YOUR ASSIGNMENT
What lines of the data below include the word "netlist"? Report them by copying each.

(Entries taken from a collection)

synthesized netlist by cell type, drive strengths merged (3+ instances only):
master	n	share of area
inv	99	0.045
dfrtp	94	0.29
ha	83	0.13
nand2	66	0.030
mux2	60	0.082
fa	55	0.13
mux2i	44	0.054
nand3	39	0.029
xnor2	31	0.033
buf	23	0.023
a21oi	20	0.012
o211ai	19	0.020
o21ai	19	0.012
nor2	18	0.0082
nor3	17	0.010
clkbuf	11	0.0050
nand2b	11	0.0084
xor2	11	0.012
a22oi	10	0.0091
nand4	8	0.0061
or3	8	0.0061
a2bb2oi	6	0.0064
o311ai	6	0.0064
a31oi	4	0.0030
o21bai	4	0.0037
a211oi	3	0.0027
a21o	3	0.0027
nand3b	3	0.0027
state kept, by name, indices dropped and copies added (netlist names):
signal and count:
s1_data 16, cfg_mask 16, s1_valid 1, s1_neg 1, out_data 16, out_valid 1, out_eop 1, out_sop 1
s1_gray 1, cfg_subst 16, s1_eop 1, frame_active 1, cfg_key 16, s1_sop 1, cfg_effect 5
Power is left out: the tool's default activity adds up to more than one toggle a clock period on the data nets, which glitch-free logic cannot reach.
===== src/rtl/safe_mode_sequencer.sv =====
// Sequences the switch between single-core and redundant (DMR/TMR) execution:
// park all cores, apply the new lockstep configuration, wake the active cores.
module safe_mode_sequencer #(
  parameter int TIMEOUT_CYCLES = 1024,
  parameter int WAKE_CYCLES    = 4
) (
  input  logic       clk_i,
  input  logic       rst_ni,
  input  logic       start_i,
  input  logic       safe_mode_i,
  input  logic [1:0] safe_configuration_i,
  input  logic [2:0] master_core_i,
  input  logic [2:0] core_sleep_i,
  output logic [2:0] debug_req_o,
  output logic [2:0] wake_o,
  output logic [2:0] active_cores_o,
  output logic [1:0] vote_mode_o,
  output logic       busy_o,
  output logic       end_routine_o,
  output logic       error_o
);

  localparam int CNT_W = $clog2(TIMEOUT_CYCLES + 1);
  localparam logic [CNT_W-1:0] HALT_LAST = CNT_W'(TIMEOUT_CYCLES - 1);
  localparam logic [CNT_W-1:0] WAKE_LAST = CNT_W'(WAKE_CYCLES - 1);
  localparam logic [CNT_W-1:0] CNT_ONE   = CNT_W'(1);
  localparam logic [CNT_W-1:0] CNT_ZERO  = CNT_W'(0);

  typedef enum logic [2:0] {
    S_IDLE    = 3'd0,
    S_HALT    = 3'd1,
    S_SWITCH  = 3'd2,
    S_RELEASE = 3'd3,
    S_DONE    = 3'd4,
    S_ERROR   = 3'd5
  } state_e;

  state_e           r_state;
  state_e           w_state_nxt;
  logic [CNT_W-1:0] r_cnt;
  logic             r_start;
  logic             r_mode;
  logic             r_dmr;
  logic [2:0]       r_master;
  logic [2:0]       r_active;
  logic [1:0]       r_vote;
  logic             r_error;
  logic             w_req;
  logic             w_valid;

  function automatic logic f_onehot3(input logic [2:0] v);
    f_onehot3 = (v == 3'b001) || (v == 3'b010) || (v == 3'b100);
  endfunction

  // Request decode and next-state logic
  always_comb begin
    w_req       = start_i & ~r_start;
    w_valid     = f_onehot3(master_core_i) & ~(safe_mode_i & safe_configuration_i[1]);
    w_state_nxt = r_state;
    case (r_state)
      S_IDLE: begin
        if (w_req) begin
          w_state_nxt = w_valid ? S_HALT : S_ERROR;
        end else begin
          w_state_nxt = S_IDLE;
        end
      end
      S_HALT: begin
        // All-parked wins over a timeout landing in the same cycle
        if (&core_sleep_i) begin
          w_state_nxt = S_SWITCH;
        end else if (r_cnt == HALT_LAST) begin
          w_state_nxt = S_ERROR;
        end else begin
          w_state_nxt = S_HALT;
        end
      end
      S_SWITCH: w_state_nxt = S_RELEASE;
      S_RELEASE: begin
        if (r_cnt == WAKE_LAST) begin
          w_state_nxt = S_DONE;
        end else begin
          w_state_nxt = S_RELEASE;
        end
      end
      S_DONE:  w_state_nxt = S_IDLE;
      S_ERROR: w_state_nxt = S_IDLE;
      default: w_state_nxt = S_IDLE;
    endcase
  end

  // State, counter, captured request and lockstep configuration registers
  always_ff @(posedge clk_i) begin
    if (!rst_ni) begin
      r_state  <= S_IDLE;
      r_cnt    <= CNT_ZERO;
      r_start  <= 1'b0;
      r_mode   <= 1'b0;
      r_dmr    <= 1'b0;
      r_master <= 3'b001;
      r_active <= 3'b001;
      r_vote   <= 2'b00;
      r_error  <= 1'b0;
    end else begin
      r_start <= start_i;
      r_state <= w_state_nxt;
      if (w_state_nxt != r_state) begin
        r_cnt <= CNT_ZERO;
      end else if ((r_state == S_HALT) || (r_state == S_RELEASE)) begin
        r_cnt <= r_cnt + CNT_ONE;
      end else begin
        r_cnt <= CNT_ZERO;
      end
      if ((r_state == S_IDLE) && w_req) begin
        r_mode   <= safe_mode_i;
        r_dmr    <= safe_configuration_i[0];
        r_master <= master_core_i;
        r_error  <= 1'b0;
      end else if (r_state == S_ERROR) begin
        r_error  <= 1'b1;
      end else begin
        r_error  <= r_error;
      end
      if (r_state == S_SWITCH) begin
        if (!r_mode) begin
          r_active <= r_master;
          r_vote   <= 2'b00;
        end else if (r_dmr) begin
          r_active <= r_master | {r_master[1:0], r_master[2]};
          r_vote   <= 2'b01;
        end else begin
          r_active <= 3'b111;
          r_vote   <= 2'b10;
        end
      end
    end
  end

  assign debug_req_o    = (r_state == S_HALT)    ? 3'b111   : 3'b000;
  assign wake_o         = (r_state == S_RELEASE) ? r_active : 3'b000;
  assign active_cores_o = r_active;
  assign vote_mode_o    = r_vote;
  assign busy_o         = (r_state != S_IDLE);
  assign end_routine_o  = (r_state == S_DONE);
  assign error_o        = r_error;

endmodule
### config.mk
export PLATFORM = sky130hd
export DESIGN_NAME = encoder_16_to_4_queued_flat
export DESIGN_NICKNAME = d
export VERILOG_FILES = /design/src/rtl/encoder_16_to_4_queued_pkg.sv /design/src/rtl/encoder_16_to_4_queued_if.sv /design/src/rtl/encoder_16_to_4_queued_priority_encoder_16.sv /design/src/rtl/encoder_16_to_4_queued.sv /design/src/flat_wrapper.sv
export SDC_FILE = /design/constraint.sdc
export NUM_CORES = 1
export LEC_CHECK = 0
export ABC_AREA = 1
export ABC_CLOCK_PERIOD_IN_PS = 4500
export CELL_PAD_IN_SITES_DETAIL_PLACEMENT = 1
export CELL_PAD_IN_SITES_GLOBAL_PLACEMENT = 1
export CORE_ASPECT_RATIO = 0.8
export CORE_UTILIZATION = 34
export DETAILED_ROUTE_END_ITERATION = 8
export HOLD_SLACK_MARGIN = 0.06
export PLACE_DENSITY = 0.84
export SLEW_MARGIN = 20
export SYNTH_ARGS = -nofsm -noshare
export SYNTH_HDL_FRONTEND = slang
export SYNTH_HIERARCHICAL = 1
export SYNTH_SLANG_ARGS = --single-unit
### constraint.sdc
create_clock -name clk -period 4.5 [get_ports clk]
set_clock_uncertainty 0.1 [all_clocks]
set_input_delay 1.35 -clock clk [delete_from_list [all_inputs] [get_ports clk]]
set_output_delay 1.35 -clock clk [all_outputs]
set_load 0.01 [all_outputs]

THE ANSWER
synthesized netlist by cell type, drive strengths merged (3+ instances only):
state kept, by name, indices dropped and copies added (netlist names):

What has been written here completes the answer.